Chasing tornadoes


How ABB’s Plug and Switch System throws light on the different stages of the technology adoption lifecycle
In the 1990s movie Twister, a storm chaser is searching for the perfect tornado to develop an innovative device for gathering data and ultimately preventing these extreme weather phenomena. I had never made a connection between this storyline and high-voltage technology until this summer, when I got into a book named Crossing the Chasm: Marketing and Selling High-Tech Products to Mainstream Customers by leading consultant Geoffrey Moore.

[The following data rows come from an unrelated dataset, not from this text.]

$ cat src/rtl/alu_mc.sv
// Multi-cycle ALU: single-cycle logic/arith ops, iterative shift-add multiply,
// optional signed saturation on ADD/SUB, and {V,C,N,Z} status flags.
module alu_mc #(
    parameter int DATA_W = 16,
    parameter int CNT_W  = 5
) (
    input  logic              i_SCLK,
    input  logic              i_RESETB,
    input  logic              i_START,
    input  logic [2:0]        i_OP,
    input  logic              i_SAT,
    input  logic [DATA_W-1:0] i_RX,
    input  logic [DATA_W-1:0] i_RY,
    output logic              o_BUSY,
    output logic              o_DONE,
    output logic [DATA_W-1:0] o_RESULT,
    output logic [DATA_W-1:0] o_RESULT_HI,
    output logic [3:0]        o_FLAGS
);

    typedef enum logic [1:0] {S_IDLE, S_EXEC, S_MUL, S_DONE} state_t;

    localparam logic [2:0] OP_CMPZ = 3'b000;
    localparam logic [2:0] OP_ADD  = 3'b001;
    localparam logic [2:0] OP_SUB  = 3'b010;
    localparam logic [2:0] OP_AND  = 3'b011;
    localparam logic [2:0] OP_OR   = 3'b100;
    localparam logic [2:0] OP_XOR  = 3'b101;
    localparam logic [2:0] OP_MUL  = 3'b110;
    localparam logic [2:0] OP_SLT  = 3'b111;

    state_t              state_q, state_d;
    logic [2:0]          op_q;
    logic                sat_q;
    logic [DATA_W-1:0]   x_q, y_q;
    logic [DATA_W-1:0]   prod_hi_q, prod_lo_q;
    logic [CNT_W-1:0]    cnt_q;
    logic                last_iter;

    logic [DATA_W:0]     add_w, sub_w;
    logic [DATA_W-1:0]   alu_res;
    logic                alu_c, alu_v;
    logic [DATA_W:0]     mul_sum;
    logic [2*DATA_W-1:0] mul_next;

    assign last_iter = (cnt_q == CNT_W'(DATA_W - 1));
    assign o_BUSY    = (state_q != S_IDLE);
    assign o_DONE    = (state_q == S_DONE);

    always_ff @(posedge i_SCLK or negedge i_RESETB) begin
        if (!i_RESETB)
            state_q <= S_IDLE;
        else
            state_q <= state_d;
    end

    always_comb begin
        state_d = state_q;
        case (state_q)
            S_IDLE:  if (i_START) state_d = (i_OP == OP_MUL) ? S_MUL : S_EXEC;
            S_EXEC:  state_d = S_DONE;
            S_MUL:   if (last_iter) state_d = S_DONE;
            S_DONE:  state_d = S_IDLE;
            default: state_d = S_IDLE;
        endcase
    end

    // SUB is X + ~Y + 1, so the carry out is the inverted borrow.
    assign add_w = {1'b0, x_q} + {1'b0, y_q};
    assign sub_w = {1'b0, x_q} + {1'b0, ~y_q} + (DATA_W+1)'(1);

    always_comb begin
        alu_res = '0;
        alu_c   = 1'b0;
        alu_v   = 1'b0;
        case (op_q)
            OP_CMPZ: alu_res = {{(DATA_W-1){1'b0}}, (x_q == '0)};
            OP_ADD: begin
                alu_res = add_w[DATA_W-1:0];
                alu_c   = add_w[DATA_W];
                alu_v   = (x_q[DATA_W-1] == y_q[DATA_W-1]) && (add_w[DATA_W-1] != x_q[DATA_W-1]);
            end
            OP_SUB: begin
                alu_res = sub_w[DATA_W-1:0];
                alu_c   = sub_w[DATA_W];
                alu_v   = (x_q[DATA_W-1] != y_q[DATA_W-1]) && (sub_w[DATA_W-1] != x_q[DATA_W-1]);
            end
            OP_AND:  alu_res = x_q & y_q;
            OP_OR:   alu_res = x_q | y_q;
            OP_XOR:  alu_res = x_q ^ y_q;
            OP_SLT:  alu_res = {{(DATA_W-1){1'b0}}, ($signed(x_q) < $signed(y_q))};
            default: alu_res = '0;
        endcase
        // Overflow direction follows the sign of X for both ADD and SUB.
        if (sat_q && alu_v)
            alu_res = x_q[DATA_W-1] ? {1'b1, {(DATA_W-1){1'b0}}} : {1'b0, {(DATA_W-1){1'b1}}};
    end

    // One shift-add step: conditionally add X into the high half, then shift the pair right.
    assign mul_sum  = {1'b0, prod_hi_q} + (prod_lo_q[0] ? {1'b0, x_q} : '0);
    assign mul_next = {mul_sum, prod_lo_q[DATA_W-1:1]};

    always_ff @(posedge i_SCLK or negedge i_RESETB) begin
        if (!i_RESETB) begin
            op_q        <= '0;
            sat_q       <= 1'b0;
            x_q         <= '0;
            y_q         <= '0;
            prod_hi_q   <= '0;
            prod_lo_q   <= '0;
            cnt_q       <= '0;
            o_RESULT    <= '0;
            o_RESULT_HI <= '0;
            o_FLAGS     <= '0;
        end else begin
            case (state_q)
                S_IDLE: begin
                    if (i_START) begin
                        op_q      <= i_OP;
                        sat_q     <= i_SAT;
                        x_q       <= i_RX;
                        y_q       <= i_RY;
                        prod_hi_q <= '0;
                        prod_lo_q <= i_RY;
                        cnt_q     <= '0;
                    end
                end
                S_EXEC: begin
                    o_RESULT    <= alu_res;
                    o_RESULT_HI <= '0;
                    o_FLAGS     <= {alu_v, alu_c, alu_res[DATA_W-1], (alu_res == '0)};
                end
                S_MUL: begin
                    {prod_hi_q, prod_lo_q} <= mul_next;
                    cnt_q                  <= cnt_q + CNT_W'(1);
                    if (last_iter) begin
                        o_RESULT    <= mul_next[DATA_W-1:0];
                        o_RESULT_HI <= mul_next[2*DATA_W-1:DATA_W];
                        o_FLAGS     <= {2'b00, mul_next[2*DATA_W-1], (mul_next == '0)};
                    end
                end
                default: ;
            endcase
        end
    end

endmodule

Moore’s work focuses on the early stages of the product innovation lifecycle, the difficulties which create obstacles to their diffusion (the chasm of the title, which has to be leapt across) and the metaphorical tornado which has to be chased and then ridden in order to reach mainstream diffusion, what Moore terms “main street”.
This year is the fifteenth birthday of the high-voltage hybrid switchgear Plug And Switch System (PASS). PASS is a hybrid module that combines the benefits of air-insulated and gas-insulated switchgear technologies, including the functions of an entire switchgear bay in a single module, pre-assembled and pre-tested at the factory. It was designed by ABB in 1999, creating a new market segment at the time. As suggested by Moore, ABB had to target a focused customer segment (the “innovators”, or “early adopters”) to initially establish PASS, and then broaden its focus to a wider market.

Of course, the market doesn’t change overnight, and it has taken time to find a foothold for this product, to change the mindset of professionals who were confident with a well-established and mature technology – leaping the ‘chasm’, as it were.
Now we have a definite marker of progress, as evidenced by the new PASS 420 kV. It took just a few months to be successfully introduced on the market and less than a year for 13 bays to be sold. Moreover, other products in the PASS product line had major breakthroughs on important markets like Japan. It seems as if we’re now staring the tornado right in the eye! Maybe PASS is no longer seen as an “innovative switchgear” – even though, of course, its technology is still innovative – and it is now a widely accepted solution. What do you say?